Work to be completed:
After repeating the line containing "export IMPL_firstDrtPassIters=6", stop; until then, repeat each line of the listing below exactly, starting with the first.

==== Information shown ====

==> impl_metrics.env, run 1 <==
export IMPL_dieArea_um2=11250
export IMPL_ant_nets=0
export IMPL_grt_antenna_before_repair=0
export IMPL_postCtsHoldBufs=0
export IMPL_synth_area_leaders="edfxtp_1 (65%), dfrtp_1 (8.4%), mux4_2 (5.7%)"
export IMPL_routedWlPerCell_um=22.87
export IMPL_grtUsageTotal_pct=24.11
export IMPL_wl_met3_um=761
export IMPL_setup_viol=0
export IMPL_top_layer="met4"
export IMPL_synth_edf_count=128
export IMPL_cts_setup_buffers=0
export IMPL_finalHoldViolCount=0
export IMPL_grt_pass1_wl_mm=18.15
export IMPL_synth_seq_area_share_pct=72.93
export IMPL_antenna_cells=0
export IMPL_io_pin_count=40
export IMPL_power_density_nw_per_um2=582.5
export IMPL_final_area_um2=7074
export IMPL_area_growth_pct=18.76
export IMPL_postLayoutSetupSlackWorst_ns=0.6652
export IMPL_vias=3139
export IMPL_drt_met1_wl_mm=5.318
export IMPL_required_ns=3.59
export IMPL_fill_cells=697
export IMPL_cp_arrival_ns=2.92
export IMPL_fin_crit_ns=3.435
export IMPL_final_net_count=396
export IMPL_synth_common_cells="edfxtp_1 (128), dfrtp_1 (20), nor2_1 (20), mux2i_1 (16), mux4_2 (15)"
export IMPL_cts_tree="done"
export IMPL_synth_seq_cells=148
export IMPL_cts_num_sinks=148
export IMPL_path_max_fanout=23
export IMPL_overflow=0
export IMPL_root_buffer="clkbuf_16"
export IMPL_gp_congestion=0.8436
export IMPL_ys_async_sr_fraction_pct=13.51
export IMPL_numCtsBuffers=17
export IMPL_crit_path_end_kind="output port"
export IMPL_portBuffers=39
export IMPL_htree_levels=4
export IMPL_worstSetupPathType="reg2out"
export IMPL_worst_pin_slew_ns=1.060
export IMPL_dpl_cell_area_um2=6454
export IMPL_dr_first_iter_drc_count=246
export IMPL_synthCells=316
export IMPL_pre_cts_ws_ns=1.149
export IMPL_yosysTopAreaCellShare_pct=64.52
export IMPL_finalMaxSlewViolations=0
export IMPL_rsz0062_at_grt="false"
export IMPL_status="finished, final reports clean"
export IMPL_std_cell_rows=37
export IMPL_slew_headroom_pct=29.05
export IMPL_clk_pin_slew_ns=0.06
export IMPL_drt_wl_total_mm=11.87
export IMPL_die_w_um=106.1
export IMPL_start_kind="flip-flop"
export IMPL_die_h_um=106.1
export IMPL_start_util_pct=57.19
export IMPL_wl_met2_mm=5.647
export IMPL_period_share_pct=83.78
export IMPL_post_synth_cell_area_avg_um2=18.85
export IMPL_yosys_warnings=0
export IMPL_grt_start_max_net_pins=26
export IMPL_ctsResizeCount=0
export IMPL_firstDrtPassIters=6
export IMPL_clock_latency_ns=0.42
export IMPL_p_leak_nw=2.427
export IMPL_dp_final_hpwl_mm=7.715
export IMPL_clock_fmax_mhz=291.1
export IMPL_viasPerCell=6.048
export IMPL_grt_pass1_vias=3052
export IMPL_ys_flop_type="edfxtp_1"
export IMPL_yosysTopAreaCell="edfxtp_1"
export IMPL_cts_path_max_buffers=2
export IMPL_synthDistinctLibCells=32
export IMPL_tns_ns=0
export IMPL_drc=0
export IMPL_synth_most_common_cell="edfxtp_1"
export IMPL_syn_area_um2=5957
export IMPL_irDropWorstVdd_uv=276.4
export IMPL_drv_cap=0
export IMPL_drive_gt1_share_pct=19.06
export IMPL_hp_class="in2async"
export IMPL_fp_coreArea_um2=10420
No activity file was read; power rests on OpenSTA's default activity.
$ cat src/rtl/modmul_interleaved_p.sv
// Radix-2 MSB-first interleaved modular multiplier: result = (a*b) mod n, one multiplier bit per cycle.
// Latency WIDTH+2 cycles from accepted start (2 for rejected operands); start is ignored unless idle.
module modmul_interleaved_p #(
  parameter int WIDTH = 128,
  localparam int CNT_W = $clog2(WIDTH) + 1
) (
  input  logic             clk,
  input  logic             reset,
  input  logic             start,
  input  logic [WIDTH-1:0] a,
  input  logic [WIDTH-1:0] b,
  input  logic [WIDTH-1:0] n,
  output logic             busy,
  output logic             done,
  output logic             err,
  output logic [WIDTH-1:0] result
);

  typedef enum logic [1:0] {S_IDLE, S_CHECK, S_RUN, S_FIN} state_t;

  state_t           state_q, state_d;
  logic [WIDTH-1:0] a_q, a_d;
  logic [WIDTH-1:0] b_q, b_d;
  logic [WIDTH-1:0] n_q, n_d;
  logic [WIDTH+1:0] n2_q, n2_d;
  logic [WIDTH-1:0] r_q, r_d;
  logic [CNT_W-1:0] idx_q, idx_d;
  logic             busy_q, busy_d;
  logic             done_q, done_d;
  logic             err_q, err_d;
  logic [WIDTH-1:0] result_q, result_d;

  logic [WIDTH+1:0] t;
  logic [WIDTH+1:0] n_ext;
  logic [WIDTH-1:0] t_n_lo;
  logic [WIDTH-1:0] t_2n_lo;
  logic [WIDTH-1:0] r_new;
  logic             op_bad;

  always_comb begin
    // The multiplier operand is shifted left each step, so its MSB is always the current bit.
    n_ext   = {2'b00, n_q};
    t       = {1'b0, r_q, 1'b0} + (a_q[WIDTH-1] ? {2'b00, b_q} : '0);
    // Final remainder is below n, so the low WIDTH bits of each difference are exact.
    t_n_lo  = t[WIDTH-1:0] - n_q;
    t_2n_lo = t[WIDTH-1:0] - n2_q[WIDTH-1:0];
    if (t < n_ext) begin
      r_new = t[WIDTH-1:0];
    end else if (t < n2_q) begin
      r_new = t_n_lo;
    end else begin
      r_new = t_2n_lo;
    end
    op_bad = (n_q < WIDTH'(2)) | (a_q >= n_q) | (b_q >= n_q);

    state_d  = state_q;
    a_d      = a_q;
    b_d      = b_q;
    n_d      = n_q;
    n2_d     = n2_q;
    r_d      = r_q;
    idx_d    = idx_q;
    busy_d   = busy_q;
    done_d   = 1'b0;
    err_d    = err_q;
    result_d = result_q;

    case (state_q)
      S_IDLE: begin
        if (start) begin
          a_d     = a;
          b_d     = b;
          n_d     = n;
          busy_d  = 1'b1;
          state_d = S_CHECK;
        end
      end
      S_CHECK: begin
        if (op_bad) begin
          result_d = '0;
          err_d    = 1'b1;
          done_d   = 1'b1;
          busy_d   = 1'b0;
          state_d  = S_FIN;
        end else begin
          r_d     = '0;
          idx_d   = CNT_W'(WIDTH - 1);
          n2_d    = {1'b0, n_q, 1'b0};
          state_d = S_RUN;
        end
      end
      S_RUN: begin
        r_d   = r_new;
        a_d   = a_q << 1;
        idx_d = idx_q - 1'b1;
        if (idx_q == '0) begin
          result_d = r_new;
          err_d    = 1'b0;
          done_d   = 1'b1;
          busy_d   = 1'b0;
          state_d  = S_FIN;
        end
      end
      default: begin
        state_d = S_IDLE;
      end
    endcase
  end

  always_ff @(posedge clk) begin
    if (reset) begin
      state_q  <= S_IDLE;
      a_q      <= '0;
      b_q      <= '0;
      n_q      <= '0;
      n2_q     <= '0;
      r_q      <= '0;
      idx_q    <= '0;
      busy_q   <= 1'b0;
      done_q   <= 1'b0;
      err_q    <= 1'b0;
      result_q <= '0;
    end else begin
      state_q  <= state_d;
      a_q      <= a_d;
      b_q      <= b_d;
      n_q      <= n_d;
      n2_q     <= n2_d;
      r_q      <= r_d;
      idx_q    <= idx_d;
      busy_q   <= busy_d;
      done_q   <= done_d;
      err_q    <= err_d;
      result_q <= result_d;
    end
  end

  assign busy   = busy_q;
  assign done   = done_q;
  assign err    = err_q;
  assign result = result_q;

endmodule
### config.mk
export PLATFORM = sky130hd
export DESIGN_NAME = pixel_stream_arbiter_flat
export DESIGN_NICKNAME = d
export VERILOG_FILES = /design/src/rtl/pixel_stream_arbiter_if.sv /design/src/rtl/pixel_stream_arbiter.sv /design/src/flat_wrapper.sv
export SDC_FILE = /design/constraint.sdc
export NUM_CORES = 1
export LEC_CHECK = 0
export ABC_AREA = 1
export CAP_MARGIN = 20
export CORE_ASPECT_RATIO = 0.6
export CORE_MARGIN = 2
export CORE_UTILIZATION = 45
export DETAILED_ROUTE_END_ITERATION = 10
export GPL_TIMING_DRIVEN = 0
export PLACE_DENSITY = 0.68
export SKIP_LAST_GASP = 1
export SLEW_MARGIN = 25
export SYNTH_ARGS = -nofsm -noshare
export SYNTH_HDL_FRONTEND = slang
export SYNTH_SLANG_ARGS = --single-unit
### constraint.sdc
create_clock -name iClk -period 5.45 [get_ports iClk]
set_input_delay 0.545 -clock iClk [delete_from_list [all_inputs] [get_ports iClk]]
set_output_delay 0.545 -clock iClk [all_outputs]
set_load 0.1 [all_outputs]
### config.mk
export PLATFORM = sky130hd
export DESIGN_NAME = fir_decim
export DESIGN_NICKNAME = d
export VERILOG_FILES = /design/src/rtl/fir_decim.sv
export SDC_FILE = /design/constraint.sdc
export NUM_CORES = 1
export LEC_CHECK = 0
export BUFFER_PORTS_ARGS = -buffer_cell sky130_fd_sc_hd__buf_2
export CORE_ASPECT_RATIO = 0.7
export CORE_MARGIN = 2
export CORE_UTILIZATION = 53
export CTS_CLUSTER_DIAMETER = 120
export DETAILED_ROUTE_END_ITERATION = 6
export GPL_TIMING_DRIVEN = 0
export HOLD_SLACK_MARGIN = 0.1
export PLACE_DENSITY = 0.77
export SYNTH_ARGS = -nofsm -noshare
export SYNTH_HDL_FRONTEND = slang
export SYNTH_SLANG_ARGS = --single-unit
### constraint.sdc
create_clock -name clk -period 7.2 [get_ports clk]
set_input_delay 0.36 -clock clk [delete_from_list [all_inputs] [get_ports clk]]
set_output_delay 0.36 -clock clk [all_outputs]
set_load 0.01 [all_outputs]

====

Result of the exercise:
==> impl_metrics.env, run 1 <==
export IMPL_dieArea_um2=11250
export IMPL_ant_nets=0
export IMPL_grt_antenna_before_repair=0
export IMPL_postCtsHoldBufs=0
export IMPL_synth_area_leaders="edfxtp_1 (65%), dfrtp_1 (8.4%), mux4_2 (5.7%)"
export IMPL_routedWlPerCell_um=22.87
export IMPL_grtUsageTotal_pct=24.11
export IMPL_wl_met3_um=761
export IMPL_setup_viol=0
export IMPL_top_layer="met4"
export IMPL_synth_edf_count=128
export IMPL_cts_setup_buffers=0
export IMPL_finalHoldViolCount=0
export IMPL_grt_pass1_wl_mm=18.15
export IMPL_synth_seq_area_share_pct=72.93
export IMPL_antenna_cells=0
export IMPL_io_pin_count=40
export IMPL_power_density_nw_per_um2=582.5
export IMPL_final_area_um2=7074
export IMPL_area_growth_pct=18.76
export IMPL_postLayoutSetupSlackWorst_ns=0.6652
export IMPL_vias=3139
export IMPL_drt_met1_wl_mm=5.318
export IMPL_required_ns=3.59
export IMPL_fill_cells=697
export IMPL_cp_arrival_ns=2.92
export IMPL_fin_crit_ns=3.435
export IMPL_final_net_count=396
export IMPL_synth_common_cells="edfxtp_1 (128), dfrtp_1 (20), nor2_1 (20), mux2i_1 (16), mux4_2 (15)"
export IMPL_cts_tree="done"
export IMPL_synth_seq_cells=148
export IMPL_cts_num_sinks=148
export IMPL_path_max_fanout=23
export IMPL_overflow=0
export IMPL_root_buffer="clkbuf_16"
export IMPL_gp_congestion=0.8436
export IMPL_ys_async_sr_fraction_pct=13.51
export IMPL_numCtsBuffers=17
export IMPL_crit_path_end_kind="output port"
export IMPL_portBuffers=39
export IMPL_htree_levels=4
export IMPL_worstSetupPathType="reg2out"
export IMPL_worst_pin_slew_ns=1.060
export IMPL_dpl_cell_area_um2=6454
export IMPL_dr_first_iter_drc_count=246
export IMPL_synthCells=316
export IMPL_pre_cts_ws_ns=1.149
export IMPL_yosysTopAreaCellShare_pct=64.52
export IMPL_finalMaxSlewViolations=0
export IMPL_rsz0062_at_grt="false"
export IMPL_status="finished, final reports clean"
export IMPL_std_cell_rows=37
export IMPL_slew_headroom_pct=29.05
export IMPL_clk_pin_slew_ns=0.06
export IMPL_drt_wl_total_mm=11.87
export IMPL_die_w_um=106.1
export IMPL_start_kind="flip-flop"
export IMPL_die_h_um=106.1
export IMPL_start_util_pct=57.19
export IMPL_wl_met2_mm=5.647
export IMPL_period_share_pct=83.78
export IMPL_post_synth_cell_area_avg_um2=18.85
export IMPL_yosys_warnings=0
export IMPL_grt_start_max_net_pins=26
export IMPL_ctsResizeCount=0
export IMPL_firstDrtPassIters=6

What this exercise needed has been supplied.